(Collected data)
■ ■ ■ ■ ■

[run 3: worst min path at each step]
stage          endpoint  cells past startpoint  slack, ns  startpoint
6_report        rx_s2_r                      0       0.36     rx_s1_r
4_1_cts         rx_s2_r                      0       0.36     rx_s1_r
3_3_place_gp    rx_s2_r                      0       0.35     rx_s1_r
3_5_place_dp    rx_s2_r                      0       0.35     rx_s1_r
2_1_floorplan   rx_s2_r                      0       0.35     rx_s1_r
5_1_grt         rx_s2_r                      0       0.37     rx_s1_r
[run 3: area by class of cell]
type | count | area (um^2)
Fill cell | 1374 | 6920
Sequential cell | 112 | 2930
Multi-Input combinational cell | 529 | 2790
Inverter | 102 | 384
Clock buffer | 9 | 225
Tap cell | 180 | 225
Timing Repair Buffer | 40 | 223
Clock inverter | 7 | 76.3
==> src/spc_port.sv <==
`timescale 1ns/100ps
`default_nettype none
// per-port decode of one control register and direction control
module spc_port (
   input  wire logic        clk,
   input  wire logic        sys_rst,
   input  wire logic [7:0]  ctl,
   input  wire logic        auto_dir,
   input  wire logic        xcvr_485,
   input  wire logic        tx_pending,
   input  wire logic        rts,
   input  wire logic        uart_irq,
   input  wire logic [15:0] io_addr,
   output logic             io_hit,
   output logic             irq_valid,
   output logic [3:0]       irq_line,
   output logic             tx_drive
);
   logic [15:0] base;
   logic        base_ok;
   logic        next_irq_valid;
   logic [3:0]  next_irq_line;
   logic        next_tx_drive;

   // base address from select code; reserved codes decode nothing
   always_comb begin
      base_ok = 1'b1;
      unique case (ctl[spc_pkg::BASE_HI:spc_pkg::BASE_LO]) // RL3
         4'h0: base = spc_pkg::BASE_0;
         4'h1: base = spc_pkg::BASE_1;
         4'h2: base = spc_pkg::BASE_2;
         4'h3: base = spc_pkg::BASE_3;
         4'h4: base = spc_pkg::BASE_4;
         4'h5: base = spc_pkg::BASE_5;
         4'h6: base = spc_pkg::BASE_6;
         4'h7: base = spc_pkg::BASE_7;
         4'h8: base = spc_pkg::BASE_8;
         4'h9: base = spc_pkg::BASE_9;
         default: begin
            base    = 16'h0000;
            base_ok = 1'b0; // RL12
         end
      endcase
   end

   assign io_hit = base_ok &&
                   ((io_addr & ~spc_pkg::PORT_SPAN) == base); // RL3

   // interrupt gating, line mapping and transmit direction
   always_comb begin
      next_irq_valid = uart_irq & ctl[spc_pkg::IEN_BIT]; // RL1
      unique case (ctl[spc_pkg::IRQ_HI:spc_pkg::IRQ_LO]) // RL2
         3'h0: next_irq_line = spc_pkg::IRQ_3;
         3'h1: next_irq_line = spc_pkg::IRQ_4;
         3'h2: next_irq_line = spc_pkg::IRQ_5;
         3'h3: next_irq_line = spc_pkg::IRQ_10;
         3'h4: next_irq_line = spc_pkg::IRQ_6;
         3'h5: next_irq_line = spc_pkg::IRQ_7;
         3'h6: next_irq_line = spc_pkg::IRQ_9;
         3'h7: next_irq_line = spc_pkg::IRQ_11;
      endcase
      if (!xcvr_485)
         next_tx_drive = 1'b1;
      else if (auto_dir)
         next_tx_drive = tx_pending; // RL7
      else
         next_tx_drive = ~rts; // RL8
   end

   always_ff @(posedge clk) begin
      if (sys_rst) begin
         irq_valid <= 1'b0;
         irq_line  <= spc_pkg::IRQ_3;
         tx_drive  <= 1'b1;
      end else begin
         irq_valid <= next_irq_valid;
         irq_line  <= next_irq_line;
         tx_drive  <= next_tx_drive;
      end
   end

   tx_auto_a: assert property (@(posedge clk) disable iff (sys_rst)
      xcvr_485 && auto_dir |=> tx_drive == $past(tx_pending)) // RL7
      else $error("auto direction does not follow pending bytes");
   tx_manual_a: assert property (@(posedge clk) disable iff (sys_rst)
      xcvr_485 && !auto_dir |=> tx_drive == !$past(rts)) // RL8
      else $error("manual direction does not follow rts");
   irq_gate_a: assert property (@(posedge clk) disable iff (sys_rst)
      !ctl[spc_pkg::IEN_BIT] |=> !irq_valid) // RL1
      else $error("interrupt forwarded while disabled");
   irq_pass_a: assert property (@(posedge clk) disable iff (sys_rst)
      ctl[spc_pkg::IEN_BIT] && uart_irq |=> irq_valid) // RL1
      else $error("enabled interrupt not forwarded");
   reserved_base_a: assert property (@(posedge clk) disable iff (sys_rst)
      ctl[spc_pkg::BASE_HI:spc_pkg::BASE_LO] > 4'h9 |-> !io_hit) // RL12
      else $error("reserved base code decodes an address");
   irq_map_a: assert property (@(posedge clk) disable iff (sys_rst)
      ctl[spc_pkg::IRQ_HI:spc_pkg::IRQ_LO] == 3'h3 |=> irq_line == 4'ha)
      // RL2
      else $error("line code 011 does not map to irq10");
   auto_tx_c: cover property (@(posedge clk)
      xcvr_485 && auto_dir && tx_pending ##1 !tx_pending);
   irq_fwd_c: cover property (@(posedge clk) irq_valid);
   hit_c: cover property (@(posedge clk) io_hit);
endmodule // spc_port
`default_nettype wire

==> src/spc_ctrl.sv <==
`timescale 1ns/100ps
`default_nettype none
// two serial port control registers, mode register, per-port decode
module spc_ctrl (
   input  wire logic        clk,
   input  wire logic        sys_rst,
   input  wire logic        one_ctl_we,
   input  wire logic        two_ctl_we,
   input  wire logic        mode_we,
   input  wire logic [7:0]  wdata,
   input  wire logic [1:0]  xcvr_485,
   input  wire logic [1:0]  tx_pending,
   input  wire logic [1:0]  rts,
   input  wire logic [1:0]  uart_irq,
   input  wire logic [15:0] io_addr,
   output logic [7:0]       one_ctl,
   output logic [7:0]       two_ctl,
   output logic [7:0]       mode_reg,
   output logic [1:0]       io_hit,
   output logic [1:0]       irq_valid,
   output logic [7:0]       irq_line,
   output logic [1:0]       tx_drive
);
   logic [7:0] next_one_ctl;
   logic [7:0] next_two_ctl;
   logic [7:0] next_mode_reg;
   logic [1:0] auto_dir;

   // register writes; only the platform reset restores defaults
   always_comb begin
      next_one_ctl  = one_ctl_we ? wdata : one_ctl;
      next_two_ctl  = two_ctl_we ? wdata : two_ctl;
      next_mode_reg = mode_we ? (wdata & spc_pkg::MODE_MASK) : mode_reg;
   end

   always_ff @(posedge clk) begin
      if (sys_rst) begin // RL6
         one_ctl  <= spc_pkg::PORT_ONE_RST; // RL4
         two_ctl  <= spc_pkg::PORT_TWO_RST; // RL5
         mode_reg <= spc_pkg::MODE_RST; // RL11
      end else begin
         one_ctl  <= next_one_ctl;
         two_ctl  <= next_two_ctl;
         mode_reg <= next_mode_reg;
      end
   end

   assign auto_dir = {mode_reg[spc_pkg::ADC_TWO_BIT],
                      mode_reg[spc_pkg::ADC_ONE_BIT]}; // RL11

   // one decode slice per port
   genvar g;
   generate
      for (g = 0; g < 2; g++) begin : g_port
         spc_port u_port (
            .clk        (clk),
            .sys_rst    (sys_rst),
            .ctl        (g == 0 ? one_ctl : two_ctl),
            .auto_dir   (auto_dir[g]),
            .xcvr_485   (xcvr_485[g]),
            .tx_pending (tx_pending[g]),
            .rts        (rts[g]),
            .uart_irq   (uart_irq[g]),
            .io_addr    (io_addr),
            .io_hit     (io_hit[g]),
            .irq_valid  (irq_valid[g]),
            .irq_line   (irq_line[g*4 +: 4]),
            .tx_drive   (tx_drive[g])
         );
      end
   endgenerate

   one_reset_a: assert property (@(posedge clk)
      sys_rst |=> one_ctl == 8'h10) // RL4
      else $error("port one control default wrong");
   two_reset_a: assert property (@(posedge clk)
      sys_rst |=> two_ctl == 8'h01) // RL5
      else $error("port two control default wrong");
   hold_a: assert property (@(posedge clk) disable iff (sys_rst)
      !one_ctl_we && !two_ctl_we |=> $stable(one_ctl) && $stable(two_ctl))
      // RL6
      else $error("control register changed without write");
   mode_write_a: assert property (@(posedge clk) disable iff (sys_rst)
      mode_we |=> mode_reg[4] == $past(wdata[4])) // RL11
      else $error("auto direction bit not stored");
   write_c: cover property (@(posedge clk) one_ctl_we ##1 two_ctl_we);
endmodule // spc_ctrl
`default_nettype wire
[config.mk]
export PLATFORM = sky130hd
export DESIGN_NAME = hcs_host_regs
export DESIGN_NICKNAME = d
export VERILOG_FILES = /design/src/common/hcs_pkg.sv /design/src/common/hcs_cmd_if.sv /design/src/design/hcs_host_regs.sv /design/src/design/hcs_cmd_fsm.sv /design/src/design/hcs_evt_flags.sv
export VERILOG_INCLUDE_DIRS = /design/src /design/src/common
export SDC_FILE = /design/constraint.sdc
export NUM_CORES = 1
export LEC_CHECK = 0
export BUFFER_PORTS_ARGS = -buffer_cell sky130_fd_sc_hd__buf_2
export CAP_MARGIN = 20
export CORE_ASPECT_RATIO = 1.1
export CORE_MARGIN = 4
export CORE_UTILIZATION = 51
export DETAILED_ROUTE_END_ITERATION = 8
export HOLD_SLACK_MARGIN = 0.08
export PLACE_DENSITY = 0.72
export SETUP_SLACK_MARGIN = 0.4
export SLEW_MARGIN = 20
export SYNTH_ARGS = -nofsm -noshare
export SYNTH_HDL_FRONTEND = slang
export SYNTH_HIERARCHICAL = 1
export SYNTH_SLANG_ARGS = --single-unit
export TNS_END_PERCENT = 1
[constraint.sdc]
create_clock -name clock -period 13.7 [get_ports clock]
set_input_delay 4.11 -clock clock [delete_from_list [all_inputs] [get_ports clock]]
set_output_delay 4.11 -clock clock [all_outputs]
set_load 0.02 [all_outputs]
File: src/verilog/shm_temp_cmp.sv
// Purpose: window compare of one temperature sensor
// Assumes: sensor value synchronous to clk
// Notes: result registered, one cycle behind the sensor
module shm_temp_cmp
   import shm_pkg::*;
(
   input wire logic clk,
   input wire logic rst_b,
   input wire logic [7:0] temp,
   input wire logic [7:0] hiLimit,
   input wire logic [7:0] loLimit,
   output logic outOfRange
);
   always_ff @(posedge clk) begin
      if (!rst_b) begin
         outOfRange <= 1'b0;
      end else begin
         outOfRange <= (temp > hiLimit) || (temp < loLimit);
      end
   end
endmodule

■ ■ ■ ■ ■

TASK GOAL → Only the number is wanted: how many lines above include the word "common"?

OUTPUT → 2